• [Required action] Nothing outside the range is wanted. Repeat exactly the lines below from the one with "by delay: flip-flops" through the one with "length: ~320 um".

= = = = =

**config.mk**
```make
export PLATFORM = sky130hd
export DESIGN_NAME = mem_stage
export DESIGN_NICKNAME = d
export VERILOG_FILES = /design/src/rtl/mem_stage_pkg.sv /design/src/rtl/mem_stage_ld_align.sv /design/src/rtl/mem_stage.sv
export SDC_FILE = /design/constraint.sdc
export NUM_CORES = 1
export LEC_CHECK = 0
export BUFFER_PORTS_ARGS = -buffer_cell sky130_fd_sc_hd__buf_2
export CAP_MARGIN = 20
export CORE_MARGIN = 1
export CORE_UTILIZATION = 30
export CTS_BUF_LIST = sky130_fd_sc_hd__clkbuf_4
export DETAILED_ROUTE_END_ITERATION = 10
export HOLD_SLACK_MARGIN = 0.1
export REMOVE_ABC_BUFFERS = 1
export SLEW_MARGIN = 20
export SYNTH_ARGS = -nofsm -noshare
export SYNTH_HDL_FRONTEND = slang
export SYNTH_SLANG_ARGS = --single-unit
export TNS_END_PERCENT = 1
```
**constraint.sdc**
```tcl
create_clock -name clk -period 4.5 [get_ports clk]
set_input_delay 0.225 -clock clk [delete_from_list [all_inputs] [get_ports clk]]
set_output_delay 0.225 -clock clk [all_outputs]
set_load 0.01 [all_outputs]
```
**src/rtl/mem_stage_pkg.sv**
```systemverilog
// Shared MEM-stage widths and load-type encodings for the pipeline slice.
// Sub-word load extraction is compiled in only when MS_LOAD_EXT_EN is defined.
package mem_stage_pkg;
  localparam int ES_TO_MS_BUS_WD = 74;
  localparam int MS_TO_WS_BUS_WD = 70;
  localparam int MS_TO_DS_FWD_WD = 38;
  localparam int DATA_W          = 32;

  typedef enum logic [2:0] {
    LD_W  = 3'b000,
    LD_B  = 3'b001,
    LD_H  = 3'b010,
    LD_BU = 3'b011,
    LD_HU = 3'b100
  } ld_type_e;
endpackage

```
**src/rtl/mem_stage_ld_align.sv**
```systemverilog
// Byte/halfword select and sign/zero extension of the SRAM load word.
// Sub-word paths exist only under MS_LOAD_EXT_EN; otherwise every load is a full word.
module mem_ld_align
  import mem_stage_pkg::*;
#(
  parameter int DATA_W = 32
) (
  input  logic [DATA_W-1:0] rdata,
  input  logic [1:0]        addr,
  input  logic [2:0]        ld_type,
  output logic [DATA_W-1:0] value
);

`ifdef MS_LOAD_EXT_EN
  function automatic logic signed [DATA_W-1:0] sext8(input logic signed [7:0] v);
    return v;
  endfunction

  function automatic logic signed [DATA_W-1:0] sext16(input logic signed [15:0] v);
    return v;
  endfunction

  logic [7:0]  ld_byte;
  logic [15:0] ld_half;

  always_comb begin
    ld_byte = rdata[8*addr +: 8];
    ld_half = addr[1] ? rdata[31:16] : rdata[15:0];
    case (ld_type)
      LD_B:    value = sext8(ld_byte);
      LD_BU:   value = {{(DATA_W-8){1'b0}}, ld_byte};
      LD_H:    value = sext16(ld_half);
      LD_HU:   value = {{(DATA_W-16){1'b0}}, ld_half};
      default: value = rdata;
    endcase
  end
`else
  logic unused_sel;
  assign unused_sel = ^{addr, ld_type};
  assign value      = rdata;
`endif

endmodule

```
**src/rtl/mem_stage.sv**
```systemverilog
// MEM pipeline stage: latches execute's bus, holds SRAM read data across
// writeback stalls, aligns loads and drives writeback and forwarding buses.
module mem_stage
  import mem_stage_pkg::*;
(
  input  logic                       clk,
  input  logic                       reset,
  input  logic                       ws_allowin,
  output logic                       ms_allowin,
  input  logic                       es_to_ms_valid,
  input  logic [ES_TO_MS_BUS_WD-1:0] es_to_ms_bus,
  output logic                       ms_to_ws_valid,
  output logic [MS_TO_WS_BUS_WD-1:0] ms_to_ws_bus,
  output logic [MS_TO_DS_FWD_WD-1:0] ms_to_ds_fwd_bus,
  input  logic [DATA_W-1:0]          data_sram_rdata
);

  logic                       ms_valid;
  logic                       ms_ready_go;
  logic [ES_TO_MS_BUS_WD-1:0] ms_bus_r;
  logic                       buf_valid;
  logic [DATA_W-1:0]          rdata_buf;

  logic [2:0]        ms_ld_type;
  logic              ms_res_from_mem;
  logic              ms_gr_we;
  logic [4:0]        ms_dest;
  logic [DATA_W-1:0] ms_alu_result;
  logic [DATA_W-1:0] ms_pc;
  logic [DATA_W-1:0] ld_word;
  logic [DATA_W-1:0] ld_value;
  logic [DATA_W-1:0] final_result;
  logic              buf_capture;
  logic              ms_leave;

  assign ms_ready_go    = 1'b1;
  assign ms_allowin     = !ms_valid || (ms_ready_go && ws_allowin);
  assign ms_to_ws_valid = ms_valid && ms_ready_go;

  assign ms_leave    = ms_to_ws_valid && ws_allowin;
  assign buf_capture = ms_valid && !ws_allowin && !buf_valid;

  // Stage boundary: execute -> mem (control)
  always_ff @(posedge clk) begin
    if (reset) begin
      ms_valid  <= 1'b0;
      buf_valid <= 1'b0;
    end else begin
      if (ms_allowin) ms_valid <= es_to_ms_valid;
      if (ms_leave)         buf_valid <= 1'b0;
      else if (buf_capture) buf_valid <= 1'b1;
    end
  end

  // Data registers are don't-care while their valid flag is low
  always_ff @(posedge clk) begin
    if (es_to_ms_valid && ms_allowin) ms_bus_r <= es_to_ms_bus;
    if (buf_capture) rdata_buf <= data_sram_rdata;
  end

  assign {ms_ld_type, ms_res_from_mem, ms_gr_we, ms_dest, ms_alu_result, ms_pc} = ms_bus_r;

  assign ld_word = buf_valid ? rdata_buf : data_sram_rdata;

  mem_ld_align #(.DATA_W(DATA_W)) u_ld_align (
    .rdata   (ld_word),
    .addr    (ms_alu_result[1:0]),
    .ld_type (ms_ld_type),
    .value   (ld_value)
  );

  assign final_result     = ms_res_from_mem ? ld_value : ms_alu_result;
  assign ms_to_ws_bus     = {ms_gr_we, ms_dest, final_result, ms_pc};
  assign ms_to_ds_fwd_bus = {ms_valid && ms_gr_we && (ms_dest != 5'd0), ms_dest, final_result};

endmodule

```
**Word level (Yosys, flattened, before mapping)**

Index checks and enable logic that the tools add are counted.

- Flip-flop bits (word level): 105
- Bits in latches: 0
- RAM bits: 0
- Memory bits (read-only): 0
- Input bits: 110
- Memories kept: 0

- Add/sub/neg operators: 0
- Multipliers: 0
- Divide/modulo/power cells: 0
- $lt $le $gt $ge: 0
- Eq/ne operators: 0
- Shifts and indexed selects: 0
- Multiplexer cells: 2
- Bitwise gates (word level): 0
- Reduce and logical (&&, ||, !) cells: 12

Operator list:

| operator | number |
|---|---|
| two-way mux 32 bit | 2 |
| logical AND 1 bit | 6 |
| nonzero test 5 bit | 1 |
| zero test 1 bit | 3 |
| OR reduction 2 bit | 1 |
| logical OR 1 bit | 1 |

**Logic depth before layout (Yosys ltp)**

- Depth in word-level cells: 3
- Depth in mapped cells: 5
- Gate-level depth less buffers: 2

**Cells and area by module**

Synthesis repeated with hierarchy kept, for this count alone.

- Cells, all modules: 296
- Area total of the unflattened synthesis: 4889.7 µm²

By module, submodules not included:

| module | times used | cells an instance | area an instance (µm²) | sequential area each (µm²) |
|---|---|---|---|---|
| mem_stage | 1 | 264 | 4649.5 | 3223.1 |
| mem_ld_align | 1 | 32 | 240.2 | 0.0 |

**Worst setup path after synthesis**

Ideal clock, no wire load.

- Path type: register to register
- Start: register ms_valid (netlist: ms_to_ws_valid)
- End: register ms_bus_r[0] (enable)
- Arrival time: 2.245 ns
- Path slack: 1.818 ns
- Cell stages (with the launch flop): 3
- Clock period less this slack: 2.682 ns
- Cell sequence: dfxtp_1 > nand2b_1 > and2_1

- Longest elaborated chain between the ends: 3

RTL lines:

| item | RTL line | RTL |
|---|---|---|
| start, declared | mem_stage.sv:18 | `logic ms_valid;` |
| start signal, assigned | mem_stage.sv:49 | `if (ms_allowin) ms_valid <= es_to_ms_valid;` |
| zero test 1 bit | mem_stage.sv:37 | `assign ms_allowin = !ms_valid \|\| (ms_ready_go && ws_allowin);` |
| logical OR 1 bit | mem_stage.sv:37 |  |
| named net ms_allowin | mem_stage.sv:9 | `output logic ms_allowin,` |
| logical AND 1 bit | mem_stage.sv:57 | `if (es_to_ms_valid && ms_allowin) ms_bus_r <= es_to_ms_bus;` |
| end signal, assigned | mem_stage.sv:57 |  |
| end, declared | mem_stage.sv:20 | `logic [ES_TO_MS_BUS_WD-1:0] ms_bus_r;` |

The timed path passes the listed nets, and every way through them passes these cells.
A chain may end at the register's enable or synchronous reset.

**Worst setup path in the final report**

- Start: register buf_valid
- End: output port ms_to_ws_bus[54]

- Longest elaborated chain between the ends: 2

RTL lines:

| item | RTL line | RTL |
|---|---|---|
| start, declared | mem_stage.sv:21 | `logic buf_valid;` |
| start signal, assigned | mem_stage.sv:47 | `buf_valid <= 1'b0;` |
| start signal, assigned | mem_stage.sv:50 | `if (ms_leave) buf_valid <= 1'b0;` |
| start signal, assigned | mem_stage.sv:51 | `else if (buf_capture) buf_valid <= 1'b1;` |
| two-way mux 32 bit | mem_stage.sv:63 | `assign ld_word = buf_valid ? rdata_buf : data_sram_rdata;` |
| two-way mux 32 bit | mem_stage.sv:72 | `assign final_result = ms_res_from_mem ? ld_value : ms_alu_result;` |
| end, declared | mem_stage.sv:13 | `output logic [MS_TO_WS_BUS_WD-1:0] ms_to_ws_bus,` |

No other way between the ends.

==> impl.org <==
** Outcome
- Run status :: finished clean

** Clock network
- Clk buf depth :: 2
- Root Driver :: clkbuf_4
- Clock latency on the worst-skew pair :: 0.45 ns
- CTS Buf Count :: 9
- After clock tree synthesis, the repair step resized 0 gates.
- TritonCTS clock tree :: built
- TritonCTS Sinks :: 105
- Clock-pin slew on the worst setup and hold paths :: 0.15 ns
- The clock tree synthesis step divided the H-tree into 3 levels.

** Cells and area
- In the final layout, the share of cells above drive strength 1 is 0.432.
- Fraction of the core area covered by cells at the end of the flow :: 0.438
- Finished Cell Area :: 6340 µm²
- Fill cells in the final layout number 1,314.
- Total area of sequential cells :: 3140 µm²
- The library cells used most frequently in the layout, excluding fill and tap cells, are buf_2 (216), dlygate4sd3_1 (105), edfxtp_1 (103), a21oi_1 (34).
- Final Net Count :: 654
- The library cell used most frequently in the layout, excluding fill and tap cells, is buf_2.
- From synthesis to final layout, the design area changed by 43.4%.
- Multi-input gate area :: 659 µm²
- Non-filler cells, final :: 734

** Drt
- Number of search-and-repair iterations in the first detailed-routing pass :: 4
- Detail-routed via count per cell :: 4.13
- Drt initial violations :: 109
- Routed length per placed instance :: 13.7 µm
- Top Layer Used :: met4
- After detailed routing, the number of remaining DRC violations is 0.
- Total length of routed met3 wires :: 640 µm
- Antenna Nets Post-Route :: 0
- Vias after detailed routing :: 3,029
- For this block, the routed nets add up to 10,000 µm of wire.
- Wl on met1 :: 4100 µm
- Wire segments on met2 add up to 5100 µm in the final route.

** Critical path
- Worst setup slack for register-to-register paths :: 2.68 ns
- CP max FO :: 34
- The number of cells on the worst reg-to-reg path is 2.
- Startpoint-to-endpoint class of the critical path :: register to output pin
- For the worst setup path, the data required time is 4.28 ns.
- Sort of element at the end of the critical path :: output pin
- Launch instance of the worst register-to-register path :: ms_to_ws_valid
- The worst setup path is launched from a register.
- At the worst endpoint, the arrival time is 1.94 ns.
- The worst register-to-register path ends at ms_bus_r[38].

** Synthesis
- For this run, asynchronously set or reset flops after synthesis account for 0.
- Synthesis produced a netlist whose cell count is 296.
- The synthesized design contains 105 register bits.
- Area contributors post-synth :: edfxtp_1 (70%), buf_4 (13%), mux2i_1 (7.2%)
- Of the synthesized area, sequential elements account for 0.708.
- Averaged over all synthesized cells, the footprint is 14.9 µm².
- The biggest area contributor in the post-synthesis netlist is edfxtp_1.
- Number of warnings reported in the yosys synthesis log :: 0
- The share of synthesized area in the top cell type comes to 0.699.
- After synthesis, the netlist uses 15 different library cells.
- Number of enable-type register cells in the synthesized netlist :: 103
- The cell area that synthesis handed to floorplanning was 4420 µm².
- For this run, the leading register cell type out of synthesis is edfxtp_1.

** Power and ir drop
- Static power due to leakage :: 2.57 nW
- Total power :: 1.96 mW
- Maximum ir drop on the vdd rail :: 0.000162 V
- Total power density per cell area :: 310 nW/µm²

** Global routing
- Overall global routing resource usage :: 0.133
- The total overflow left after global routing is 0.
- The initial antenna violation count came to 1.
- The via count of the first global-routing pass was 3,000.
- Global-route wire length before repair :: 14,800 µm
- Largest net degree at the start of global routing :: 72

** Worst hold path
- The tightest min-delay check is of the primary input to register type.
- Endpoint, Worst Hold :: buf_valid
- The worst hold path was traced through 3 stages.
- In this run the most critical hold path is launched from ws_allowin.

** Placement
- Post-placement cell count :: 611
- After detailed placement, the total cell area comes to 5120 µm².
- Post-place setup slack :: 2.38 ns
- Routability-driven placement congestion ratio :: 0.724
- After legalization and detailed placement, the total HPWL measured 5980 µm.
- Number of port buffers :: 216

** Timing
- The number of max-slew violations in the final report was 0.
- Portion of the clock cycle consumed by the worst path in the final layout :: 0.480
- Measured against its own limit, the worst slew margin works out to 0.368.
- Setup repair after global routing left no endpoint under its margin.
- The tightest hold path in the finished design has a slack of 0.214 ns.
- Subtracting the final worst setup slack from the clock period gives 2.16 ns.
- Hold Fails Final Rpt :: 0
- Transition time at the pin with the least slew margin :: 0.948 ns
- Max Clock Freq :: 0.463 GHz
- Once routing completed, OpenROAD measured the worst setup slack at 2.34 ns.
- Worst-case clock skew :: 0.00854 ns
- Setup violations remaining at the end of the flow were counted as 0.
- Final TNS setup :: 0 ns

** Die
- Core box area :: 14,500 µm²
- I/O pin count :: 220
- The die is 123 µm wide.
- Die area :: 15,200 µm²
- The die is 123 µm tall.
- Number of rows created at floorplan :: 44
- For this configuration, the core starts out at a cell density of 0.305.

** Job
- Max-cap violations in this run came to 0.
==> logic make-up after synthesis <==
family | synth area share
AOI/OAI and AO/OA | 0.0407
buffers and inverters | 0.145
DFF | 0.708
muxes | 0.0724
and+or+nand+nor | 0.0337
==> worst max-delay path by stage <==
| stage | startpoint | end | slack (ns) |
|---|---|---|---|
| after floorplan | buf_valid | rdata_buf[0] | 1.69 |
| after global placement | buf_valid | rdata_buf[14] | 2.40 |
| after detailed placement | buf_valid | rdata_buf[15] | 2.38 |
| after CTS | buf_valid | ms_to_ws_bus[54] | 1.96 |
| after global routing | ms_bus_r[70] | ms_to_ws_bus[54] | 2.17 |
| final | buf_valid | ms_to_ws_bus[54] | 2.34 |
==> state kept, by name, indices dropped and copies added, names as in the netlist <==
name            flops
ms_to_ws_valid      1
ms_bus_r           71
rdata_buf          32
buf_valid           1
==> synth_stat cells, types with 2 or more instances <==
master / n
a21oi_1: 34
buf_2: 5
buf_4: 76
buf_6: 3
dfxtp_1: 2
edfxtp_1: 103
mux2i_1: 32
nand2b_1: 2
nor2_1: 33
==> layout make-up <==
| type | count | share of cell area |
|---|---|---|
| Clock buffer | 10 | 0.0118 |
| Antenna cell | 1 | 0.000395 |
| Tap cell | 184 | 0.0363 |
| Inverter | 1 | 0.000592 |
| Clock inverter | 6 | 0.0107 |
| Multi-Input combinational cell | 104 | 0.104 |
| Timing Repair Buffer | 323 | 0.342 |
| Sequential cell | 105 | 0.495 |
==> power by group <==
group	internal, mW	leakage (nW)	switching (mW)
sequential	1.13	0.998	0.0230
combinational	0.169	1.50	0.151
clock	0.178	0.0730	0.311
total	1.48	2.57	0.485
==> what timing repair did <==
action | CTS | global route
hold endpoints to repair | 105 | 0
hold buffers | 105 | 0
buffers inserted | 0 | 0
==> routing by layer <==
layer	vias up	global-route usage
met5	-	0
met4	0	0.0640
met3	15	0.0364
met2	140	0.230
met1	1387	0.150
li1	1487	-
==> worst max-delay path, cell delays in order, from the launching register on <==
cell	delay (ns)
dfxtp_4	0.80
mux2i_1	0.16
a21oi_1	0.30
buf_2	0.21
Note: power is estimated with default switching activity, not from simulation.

= = = = =

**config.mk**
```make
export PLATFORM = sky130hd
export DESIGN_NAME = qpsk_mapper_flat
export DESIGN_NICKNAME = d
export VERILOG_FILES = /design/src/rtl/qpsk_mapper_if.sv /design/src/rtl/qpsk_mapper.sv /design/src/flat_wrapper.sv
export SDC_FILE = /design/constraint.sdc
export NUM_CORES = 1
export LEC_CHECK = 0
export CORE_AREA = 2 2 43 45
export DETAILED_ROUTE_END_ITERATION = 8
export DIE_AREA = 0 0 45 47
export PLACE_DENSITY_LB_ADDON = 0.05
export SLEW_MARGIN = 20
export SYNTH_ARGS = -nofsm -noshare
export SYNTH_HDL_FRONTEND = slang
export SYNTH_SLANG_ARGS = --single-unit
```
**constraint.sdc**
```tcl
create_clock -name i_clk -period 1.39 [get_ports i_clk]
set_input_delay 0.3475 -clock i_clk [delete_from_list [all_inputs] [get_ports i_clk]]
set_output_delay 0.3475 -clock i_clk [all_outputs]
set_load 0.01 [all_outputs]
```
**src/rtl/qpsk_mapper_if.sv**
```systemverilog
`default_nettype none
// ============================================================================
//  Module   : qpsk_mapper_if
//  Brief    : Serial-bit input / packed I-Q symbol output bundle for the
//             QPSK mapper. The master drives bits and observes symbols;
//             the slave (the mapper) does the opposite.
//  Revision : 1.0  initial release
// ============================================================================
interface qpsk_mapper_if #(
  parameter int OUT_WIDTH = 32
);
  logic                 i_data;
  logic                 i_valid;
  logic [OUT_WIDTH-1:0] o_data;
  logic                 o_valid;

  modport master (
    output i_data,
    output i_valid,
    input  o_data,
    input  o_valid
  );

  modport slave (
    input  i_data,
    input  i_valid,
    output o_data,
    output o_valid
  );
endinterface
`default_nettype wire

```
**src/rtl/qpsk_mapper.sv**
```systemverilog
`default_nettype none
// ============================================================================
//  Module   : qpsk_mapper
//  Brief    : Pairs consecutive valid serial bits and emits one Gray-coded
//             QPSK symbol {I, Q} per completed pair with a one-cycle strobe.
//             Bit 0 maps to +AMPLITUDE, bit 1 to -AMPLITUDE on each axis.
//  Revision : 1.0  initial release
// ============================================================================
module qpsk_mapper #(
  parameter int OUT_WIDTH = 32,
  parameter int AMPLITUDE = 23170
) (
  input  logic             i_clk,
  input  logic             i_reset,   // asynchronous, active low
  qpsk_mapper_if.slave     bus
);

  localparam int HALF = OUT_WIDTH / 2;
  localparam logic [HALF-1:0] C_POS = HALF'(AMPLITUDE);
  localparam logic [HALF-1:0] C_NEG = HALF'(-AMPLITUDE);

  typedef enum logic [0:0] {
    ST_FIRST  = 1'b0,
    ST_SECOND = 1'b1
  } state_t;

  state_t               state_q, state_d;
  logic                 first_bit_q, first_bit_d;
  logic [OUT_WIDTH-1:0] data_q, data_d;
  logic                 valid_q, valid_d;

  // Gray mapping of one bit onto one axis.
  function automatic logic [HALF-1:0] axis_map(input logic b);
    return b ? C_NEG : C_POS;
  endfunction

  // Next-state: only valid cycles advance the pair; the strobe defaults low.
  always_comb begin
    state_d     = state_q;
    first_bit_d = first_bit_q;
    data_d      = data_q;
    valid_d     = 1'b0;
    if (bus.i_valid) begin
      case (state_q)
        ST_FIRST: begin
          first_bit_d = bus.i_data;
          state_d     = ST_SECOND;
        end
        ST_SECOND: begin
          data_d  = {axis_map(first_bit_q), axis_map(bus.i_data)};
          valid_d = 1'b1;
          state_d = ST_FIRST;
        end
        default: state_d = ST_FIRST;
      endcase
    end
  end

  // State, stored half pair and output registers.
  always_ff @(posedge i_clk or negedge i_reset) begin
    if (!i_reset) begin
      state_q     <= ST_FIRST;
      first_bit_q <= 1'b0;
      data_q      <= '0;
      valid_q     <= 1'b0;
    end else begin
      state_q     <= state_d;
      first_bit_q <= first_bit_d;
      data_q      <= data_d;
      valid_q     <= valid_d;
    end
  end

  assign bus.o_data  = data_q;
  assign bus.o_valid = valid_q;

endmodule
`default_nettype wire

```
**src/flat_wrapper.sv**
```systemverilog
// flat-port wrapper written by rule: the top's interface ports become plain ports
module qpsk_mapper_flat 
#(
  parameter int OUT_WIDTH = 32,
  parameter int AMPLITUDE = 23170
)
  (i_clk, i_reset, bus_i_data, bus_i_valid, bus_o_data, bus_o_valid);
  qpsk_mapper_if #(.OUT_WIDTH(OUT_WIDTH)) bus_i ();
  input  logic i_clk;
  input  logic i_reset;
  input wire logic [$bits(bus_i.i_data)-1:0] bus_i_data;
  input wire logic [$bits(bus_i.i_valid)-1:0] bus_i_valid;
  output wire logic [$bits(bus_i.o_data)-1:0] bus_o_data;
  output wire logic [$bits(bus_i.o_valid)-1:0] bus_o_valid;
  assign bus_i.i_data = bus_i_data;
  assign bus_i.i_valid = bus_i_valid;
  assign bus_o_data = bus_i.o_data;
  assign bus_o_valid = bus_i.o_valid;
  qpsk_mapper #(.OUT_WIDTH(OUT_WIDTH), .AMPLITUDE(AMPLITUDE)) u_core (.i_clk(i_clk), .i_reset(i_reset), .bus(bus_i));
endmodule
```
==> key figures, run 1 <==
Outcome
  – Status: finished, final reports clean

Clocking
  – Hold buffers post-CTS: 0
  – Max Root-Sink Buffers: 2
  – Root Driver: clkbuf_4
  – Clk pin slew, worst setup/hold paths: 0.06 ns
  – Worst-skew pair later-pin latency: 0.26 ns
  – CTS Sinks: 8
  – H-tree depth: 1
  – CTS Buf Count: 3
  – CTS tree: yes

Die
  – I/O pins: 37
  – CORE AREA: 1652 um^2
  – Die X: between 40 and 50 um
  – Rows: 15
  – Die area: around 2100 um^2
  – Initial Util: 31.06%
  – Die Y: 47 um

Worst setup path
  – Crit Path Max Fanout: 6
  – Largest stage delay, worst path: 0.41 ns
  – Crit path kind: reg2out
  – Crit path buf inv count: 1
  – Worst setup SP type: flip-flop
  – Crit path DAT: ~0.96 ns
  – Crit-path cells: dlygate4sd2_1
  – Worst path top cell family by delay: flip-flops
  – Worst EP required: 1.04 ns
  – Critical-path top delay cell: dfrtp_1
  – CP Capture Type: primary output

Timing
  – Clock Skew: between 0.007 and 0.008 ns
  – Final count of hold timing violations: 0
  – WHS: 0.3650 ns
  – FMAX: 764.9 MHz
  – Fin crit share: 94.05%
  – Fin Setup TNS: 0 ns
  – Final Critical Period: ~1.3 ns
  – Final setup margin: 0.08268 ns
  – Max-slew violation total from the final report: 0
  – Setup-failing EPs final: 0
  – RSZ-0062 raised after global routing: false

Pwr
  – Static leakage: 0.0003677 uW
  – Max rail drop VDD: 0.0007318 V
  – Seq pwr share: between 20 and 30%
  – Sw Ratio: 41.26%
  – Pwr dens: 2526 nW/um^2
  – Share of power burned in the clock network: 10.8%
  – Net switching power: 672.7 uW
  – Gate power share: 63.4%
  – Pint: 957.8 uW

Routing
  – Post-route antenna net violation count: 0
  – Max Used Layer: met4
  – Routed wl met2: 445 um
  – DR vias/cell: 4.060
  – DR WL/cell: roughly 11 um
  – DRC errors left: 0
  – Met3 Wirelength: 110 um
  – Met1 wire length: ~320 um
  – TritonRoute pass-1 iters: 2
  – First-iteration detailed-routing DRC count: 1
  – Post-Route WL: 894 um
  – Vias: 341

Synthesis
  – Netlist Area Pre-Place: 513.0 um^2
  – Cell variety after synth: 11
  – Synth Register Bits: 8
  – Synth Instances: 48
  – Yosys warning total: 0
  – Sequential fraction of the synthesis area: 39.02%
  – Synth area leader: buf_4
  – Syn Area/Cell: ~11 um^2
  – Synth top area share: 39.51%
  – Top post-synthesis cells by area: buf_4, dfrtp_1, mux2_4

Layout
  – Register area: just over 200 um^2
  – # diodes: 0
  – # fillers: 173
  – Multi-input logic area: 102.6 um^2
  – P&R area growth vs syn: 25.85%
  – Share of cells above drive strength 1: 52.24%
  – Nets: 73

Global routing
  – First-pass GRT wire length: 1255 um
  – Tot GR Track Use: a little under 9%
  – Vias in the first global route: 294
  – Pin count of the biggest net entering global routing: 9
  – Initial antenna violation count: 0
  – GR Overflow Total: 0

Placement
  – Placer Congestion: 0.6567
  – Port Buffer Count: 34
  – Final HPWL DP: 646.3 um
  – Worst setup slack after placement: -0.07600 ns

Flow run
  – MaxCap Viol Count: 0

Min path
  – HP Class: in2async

= = = = =

• [The answer]
  – Worst path top cell family by delay: flip-flops
  – Worst EP required: 1.04 ns
  – Critical-path top delay cell: dfrtp_1
  – CP Capture Type: primary output

Timing
  – Clock Skew: between 0.007 and 0.008 ns
  – Final count of hold timing violations: 0
  – WHS: 0.3650 ns
  – FMAX: 764.9 MHz
  – Fin crit share: 94.05%
  – Fin Setup TNS: 0 ns
  – Final Critical Period: ~1.3 ns
  – Final setup margin: 0.08268 ns
  – Max-slew violation total from the final report: 0
  – Setup-failing EPs final: 0
  – RSZ-0062 raised after global routing: false

Pwr
  – Static leakage: 0.0003677 uW
  – Max rail drop VDD: 0.0007318 V
  – Seq pwr share: between 20 and 30%
  – Sw Ratio: 41.26%
  – Pwr dens: 2526 nW/um^2
  – Share of power burned in the clock network: 10.8%
  – Net switching power: 672.7 uW
  – Gate power share: 63.4%
  – Pint: 957.8 uW

Routing
  – Post-route antenna net violation count: 0
  – Max Used Layer: met4
  – Routed wl met2: 445 um
  – DR vias/cell: 4.060
  – DR WL/cell: roughly 11 um
  – DRC errors left: 0
  – Met3 Wirelength: 110 um
  – Met1 wire length: ~320 um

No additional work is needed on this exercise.